Sarayaku e seus 1.200 habitantes possuem uma trajetória de resistência e luta. Entre os anos 40 e 60, a população obrigou a igreja e o Exército a abandonar seus territórios e em 1989 foi a vez da petroleira Arco-Agip. Seu nome se internacionalizou quando ganhou um processo contra o Estado equatoriano por haver permitido que em 1996 a petroleira argentina CGC entrasse sem consentimento para explorar petróleo em sua terra. O povo levou sua queixa à CIDH em 2003 e quase uma década depois, em 2012, a Corte Interamericana de Direitos Humanos decidiu a seu favor e ordenou que o Estado limpasse as bombas que havia implementado para a exploração sísmica e que indenizasse os habitantes de Sarayaku com 1,3 milhão de dólares.
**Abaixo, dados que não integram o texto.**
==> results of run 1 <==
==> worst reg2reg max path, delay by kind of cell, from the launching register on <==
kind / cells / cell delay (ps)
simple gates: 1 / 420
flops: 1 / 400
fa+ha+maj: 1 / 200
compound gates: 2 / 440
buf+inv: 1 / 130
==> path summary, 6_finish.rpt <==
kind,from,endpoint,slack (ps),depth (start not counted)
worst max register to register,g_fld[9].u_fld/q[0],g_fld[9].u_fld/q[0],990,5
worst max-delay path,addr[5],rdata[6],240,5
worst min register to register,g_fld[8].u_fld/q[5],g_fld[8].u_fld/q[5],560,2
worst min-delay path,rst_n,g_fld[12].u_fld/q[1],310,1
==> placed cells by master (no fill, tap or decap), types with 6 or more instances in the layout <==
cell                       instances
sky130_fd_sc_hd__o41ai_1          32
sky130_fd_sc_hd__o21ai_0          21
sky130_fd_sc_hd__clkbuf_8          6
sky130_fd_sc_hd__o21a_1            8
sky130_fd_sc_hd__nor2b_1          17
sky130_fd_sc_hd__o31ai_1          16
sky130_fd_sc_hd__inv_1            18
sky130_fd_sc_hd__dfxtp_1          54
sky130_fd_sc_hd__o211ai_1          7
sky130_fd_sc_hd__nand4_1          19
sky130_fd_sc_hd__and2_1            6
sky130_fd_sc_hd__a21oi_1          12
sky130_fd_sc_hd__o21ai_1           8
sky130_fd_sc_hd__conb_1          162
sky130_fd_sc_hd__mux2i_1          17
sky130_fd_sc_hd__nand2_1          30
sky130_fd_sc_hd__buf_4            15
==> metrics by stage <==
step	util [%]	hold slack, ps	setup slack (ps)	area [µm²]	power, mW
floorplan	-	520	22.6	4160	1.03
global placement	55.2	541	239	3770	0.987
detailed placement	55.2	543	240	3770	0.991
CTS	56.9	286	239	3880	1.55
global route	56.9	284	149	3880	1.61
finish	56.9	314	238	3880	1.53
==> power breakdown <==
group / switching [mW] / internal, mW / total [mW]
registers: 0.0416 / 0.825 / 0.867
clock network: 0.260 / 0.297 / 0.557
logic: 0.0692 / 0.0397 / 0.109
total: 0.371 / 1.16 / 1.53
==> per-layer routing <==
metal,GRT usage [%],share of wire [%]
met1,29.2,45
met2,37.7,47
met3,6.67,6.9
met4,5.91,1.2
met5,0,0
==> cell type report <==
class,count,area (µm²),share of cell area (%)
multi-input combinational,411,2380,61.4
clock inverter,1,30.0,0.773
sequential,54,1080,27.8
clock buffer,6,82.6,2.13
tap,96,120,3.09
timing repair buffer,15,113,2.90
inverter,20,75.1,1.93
Há uma frase dos antepassados desse povo que se repete até hoje e que explica seu valor: “Somos o povo do meio-dia, somos o sol do meio-dia. Sarayaku não cairá ainda que outros tenham sucumbido. Sarayaku permanecerá resistindo”. O congressista disse sentir-se seguro nesta terra autônoma onde a Força Pública não entra. “Estamos equipando um pequeno escritório de fiscalização, logo vamos conhecer novas denuncias do que acontece no país na área econômica, hidroelétrica, perfuração, meio-ambiente... A primeira denúncia tem a ver com umas negociações do Sistema Nacional de Inteligência”, anuncia.
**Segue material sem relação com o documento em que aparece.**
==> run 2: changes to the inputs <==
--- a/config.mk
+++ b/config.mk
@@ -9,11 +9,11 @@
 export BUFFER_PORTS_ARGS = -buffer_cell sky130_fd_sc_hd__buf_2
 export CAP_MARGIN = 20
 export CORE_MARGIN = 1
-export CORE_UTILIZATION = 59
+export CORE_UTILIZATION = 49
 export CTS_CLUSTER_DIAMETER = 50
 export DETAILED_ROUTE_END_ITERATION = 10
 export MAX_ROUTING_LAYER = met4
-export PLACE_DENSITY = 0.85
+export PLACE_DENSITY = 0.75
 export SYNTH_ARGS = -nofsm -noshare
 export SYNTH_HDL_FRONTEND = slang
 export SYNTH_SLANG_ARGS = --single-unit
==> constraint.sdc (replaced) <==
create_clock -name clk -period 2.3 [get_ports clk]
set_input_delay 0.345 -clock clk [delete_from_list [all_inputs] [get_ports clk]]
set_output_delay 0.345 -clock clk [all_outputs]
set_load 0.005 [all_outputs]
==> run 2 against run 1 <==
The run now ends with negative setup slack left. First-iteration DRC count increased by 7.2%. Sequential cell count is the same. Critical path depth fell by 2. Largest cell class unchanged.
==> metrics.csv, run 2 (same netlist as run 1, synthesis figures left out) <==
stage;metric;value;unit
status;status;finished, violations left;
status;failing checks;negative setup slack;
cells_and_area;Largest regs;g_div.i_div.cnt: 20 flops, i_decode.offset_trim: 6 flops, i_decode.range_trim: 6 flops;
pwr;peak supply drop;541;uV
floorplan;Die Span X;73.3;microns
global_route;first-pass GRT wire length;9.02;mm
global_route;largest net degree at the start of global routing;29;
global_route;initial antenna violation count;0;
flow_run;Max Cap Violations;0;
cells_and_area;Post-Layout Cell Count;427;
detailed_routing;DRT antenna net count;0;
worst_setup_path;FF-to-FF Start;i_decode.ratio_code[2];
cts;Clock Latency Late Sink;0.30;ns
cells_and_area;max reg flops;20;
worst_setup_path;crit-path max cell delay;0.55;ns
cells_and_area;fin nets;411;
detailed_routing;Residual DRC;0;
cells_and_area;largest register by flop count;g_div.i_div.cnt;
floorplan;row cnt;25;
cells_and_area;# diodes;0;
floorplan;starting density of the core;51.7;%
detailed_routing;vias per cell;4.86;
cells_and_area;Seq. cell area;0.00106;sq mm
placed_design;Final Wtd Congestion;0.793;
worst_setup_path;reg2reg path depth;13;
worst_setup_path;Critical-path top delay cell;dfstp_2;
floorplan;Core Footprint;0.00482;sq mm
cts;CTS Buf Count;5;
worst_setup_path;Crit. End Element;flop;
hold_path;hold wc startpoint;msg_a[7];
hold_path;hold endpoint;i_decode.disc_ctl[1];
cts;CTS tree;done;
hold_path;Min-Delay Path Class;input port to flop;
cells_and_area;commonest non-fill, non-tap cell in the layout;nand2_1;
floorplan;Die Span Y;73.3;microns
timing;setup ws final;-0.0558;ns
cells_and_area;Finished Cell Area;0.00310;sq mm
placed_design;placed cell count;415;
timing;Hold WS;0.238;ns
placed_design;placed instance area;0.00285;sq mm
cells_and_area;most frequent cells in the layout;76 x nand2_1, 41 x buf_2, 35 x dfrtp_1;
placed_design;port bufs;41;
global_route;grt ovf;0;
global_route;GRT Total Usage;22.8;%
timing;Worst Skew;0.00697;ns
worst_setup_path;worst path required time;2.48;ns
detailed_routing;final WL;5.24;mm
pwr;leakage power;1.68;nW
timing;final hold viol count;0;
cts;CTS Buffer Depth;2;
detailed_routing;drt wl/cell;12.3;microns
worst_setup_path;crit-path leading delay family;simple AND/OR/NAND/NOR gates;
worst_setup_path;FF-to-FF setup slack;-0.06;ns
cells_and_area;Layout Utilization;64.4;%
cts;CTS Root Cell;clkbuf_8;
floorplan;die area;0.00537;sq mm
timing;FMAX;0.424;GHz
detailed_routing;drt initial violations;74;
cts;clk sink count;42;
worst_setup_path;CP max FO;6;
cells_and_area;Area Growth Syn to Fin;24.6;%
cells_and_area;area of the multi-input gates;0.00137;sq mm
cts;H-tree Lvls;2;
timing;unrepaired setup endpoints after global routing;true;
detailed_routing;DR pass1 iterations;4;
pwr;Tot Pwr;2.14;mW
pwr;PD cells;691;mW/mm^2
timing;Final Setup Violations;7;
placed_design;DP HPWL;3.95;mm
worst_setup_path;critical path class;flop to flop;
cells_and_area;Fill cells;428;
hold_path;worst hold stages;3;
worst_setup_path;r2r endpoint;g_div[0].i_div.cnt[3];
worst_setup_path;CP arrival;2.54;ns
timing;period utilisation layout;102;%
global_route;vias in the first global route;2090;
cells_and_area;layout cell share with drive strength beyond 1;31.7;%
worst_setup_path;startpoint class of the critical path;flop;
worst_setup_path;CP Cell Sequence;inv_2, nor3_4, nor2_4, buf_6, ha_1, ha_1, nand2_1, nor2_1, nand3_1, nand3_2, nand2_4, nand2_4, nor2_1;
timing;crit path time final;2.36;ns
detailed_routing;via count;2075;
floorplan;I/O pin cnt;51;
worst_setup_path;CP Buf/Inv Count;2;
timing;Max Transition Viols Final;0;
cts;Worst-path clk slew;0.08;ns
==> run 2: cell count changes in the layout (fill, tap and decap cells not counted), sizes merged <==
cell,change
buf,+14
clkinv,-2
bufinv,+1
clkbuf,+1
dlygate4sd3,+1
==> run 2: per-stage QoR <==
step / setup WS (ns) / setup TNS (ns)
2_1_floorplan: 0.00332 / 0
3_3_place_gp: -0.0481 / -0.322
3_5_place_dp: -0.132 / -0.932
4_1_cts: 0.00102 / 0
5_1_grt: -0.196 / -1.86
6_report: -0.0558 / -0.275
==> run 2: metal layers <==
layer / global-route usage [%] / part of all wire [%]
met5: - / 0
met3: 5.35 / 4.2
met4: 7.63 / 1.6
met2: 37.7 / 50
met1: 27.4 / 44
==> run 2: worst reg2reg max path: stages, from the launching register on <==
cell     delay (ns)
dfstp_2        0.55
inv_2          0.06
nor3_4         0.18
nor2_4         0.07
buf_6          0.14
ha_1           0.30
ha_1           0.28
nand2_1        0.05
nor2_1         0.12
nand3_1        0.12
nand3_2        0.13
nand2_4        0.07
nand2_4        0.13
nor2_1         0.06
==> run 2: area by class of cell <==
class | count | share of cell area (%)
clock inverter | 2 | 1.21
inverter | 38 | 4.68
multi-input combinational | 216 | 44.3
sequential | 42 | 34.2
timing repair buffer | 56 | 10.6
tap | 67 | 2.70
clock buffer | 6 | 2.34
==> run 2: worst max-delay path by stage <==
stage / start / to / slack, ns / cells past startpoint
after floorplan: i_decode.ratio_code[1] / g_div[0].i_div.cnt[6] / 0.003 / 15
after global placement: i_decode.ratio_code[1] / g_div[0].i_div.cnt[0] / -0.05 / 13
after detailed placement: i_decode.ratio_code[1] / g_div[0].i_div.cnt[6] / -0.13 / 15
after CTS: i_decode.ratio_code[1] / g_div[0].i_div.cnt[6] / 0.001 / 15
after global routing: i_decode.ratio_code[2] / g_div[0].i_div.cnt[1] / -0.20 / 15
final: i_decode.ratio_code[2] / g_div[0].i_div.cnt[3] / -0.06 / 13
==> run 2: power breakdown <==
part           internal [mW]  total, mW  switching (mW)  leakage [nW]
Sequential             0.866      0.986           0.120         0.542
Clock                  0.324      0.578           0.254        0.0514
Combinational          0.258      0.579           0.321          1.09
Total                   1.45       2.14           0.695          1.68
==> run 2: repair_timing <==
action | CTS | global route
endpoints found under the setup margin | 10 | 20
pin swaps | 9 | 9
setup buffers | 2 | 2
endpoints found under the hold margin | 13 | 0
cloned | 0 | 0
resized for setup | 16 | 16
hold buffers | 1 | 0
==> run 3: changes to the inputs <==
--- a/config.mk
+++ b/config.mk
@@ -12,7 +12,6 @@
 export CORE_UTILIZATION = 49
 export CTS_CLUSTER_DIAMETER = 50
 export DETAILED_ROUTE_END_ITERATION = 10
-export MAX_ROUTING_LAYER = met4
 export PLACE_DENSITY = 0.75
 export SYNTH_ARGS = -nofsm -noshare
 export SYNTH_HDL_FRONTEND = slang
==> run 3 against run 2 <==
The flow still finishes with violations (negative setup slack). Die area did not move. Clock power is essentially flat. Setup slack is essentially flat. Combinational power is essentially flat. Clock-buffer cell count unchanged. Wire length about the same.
Tanto o congressista como seus companheiros estão aproveitando sua estadia na comunidade para verificar carências dos amazônicos e ajudar com o que podem. “Estou conhecendo a realidade dos povos amazônicos, que têm sido abandonados por todos os governos desta época, incluindo o de Correa. A saúde, a educação não estão bem, agora estão fechando pequenas escolas, deixando sem estudos a grande maioria das crianças”, conta Jiménez.
Carlos Figueroa está revivendo o serviço rural que prestou quando obteve o título de médico. “Os centros de saúde estão desabastecidos, para um procedimento cirúrgico as pessoas têm que ir até Puyo e estamos longe. No tempo que estou aqui, fiz cinco cirurgias menores e realizei dois partos, me senti bastante útil”, conta. Fernando Villavicencio também sente que acrescenta à comunidade. “Como minha paixão sempre foi o tema ambiental, o tema petroleiro, me sinto em casa. Estou preparando informação sobre as explorações petroleiras, o tema econômico dos contratos, a relação econômica com a China... Me sinto bem por viver aqui, onde não se tira mais do que o necessário da natureza e feliz que um povo da selva tenha me dado asilo político”, disse.
Os três, no entanto, reconhecem o custo emocional e econômico de ter tido que parar suas vidas para escapar da prisão. Quem está passando por pior situação é Figueroa, porque sua mãe sofre de um câncer terminal e teme não voltar a vê-la com vida. “Eu sou médico, sei o que está passando e não me iludo”, disse. Para Villavicendo, o mais duro é ter deixado sua família desamparada. “Vivi esses meses com uma mala, em quartos distintos, geografias distintas, sem trabalho, sem país, com a tensão de que a polícia está atrás de mim, com o medo de não saber com quem falo, com a dor de não saber como está a família, tenho um filho de um ano e 10 meses que só sabe que peguei um avião”.
A conversa é interrompida pelas condições da conexão à Internet e pouco antes de se perder Villavicencio disse que para se conectar devem caminhar dois quilômetros, mas que o fazem todos os dias para estarem conectados. “A tecnologia aqui é um problema e não há sinal nem de telefone”. O congressista, por outro lado, disse que a caminhada é mínima e mostra seu bom humor. “Para um amazônico isso é como dizer que está indo na esquina”.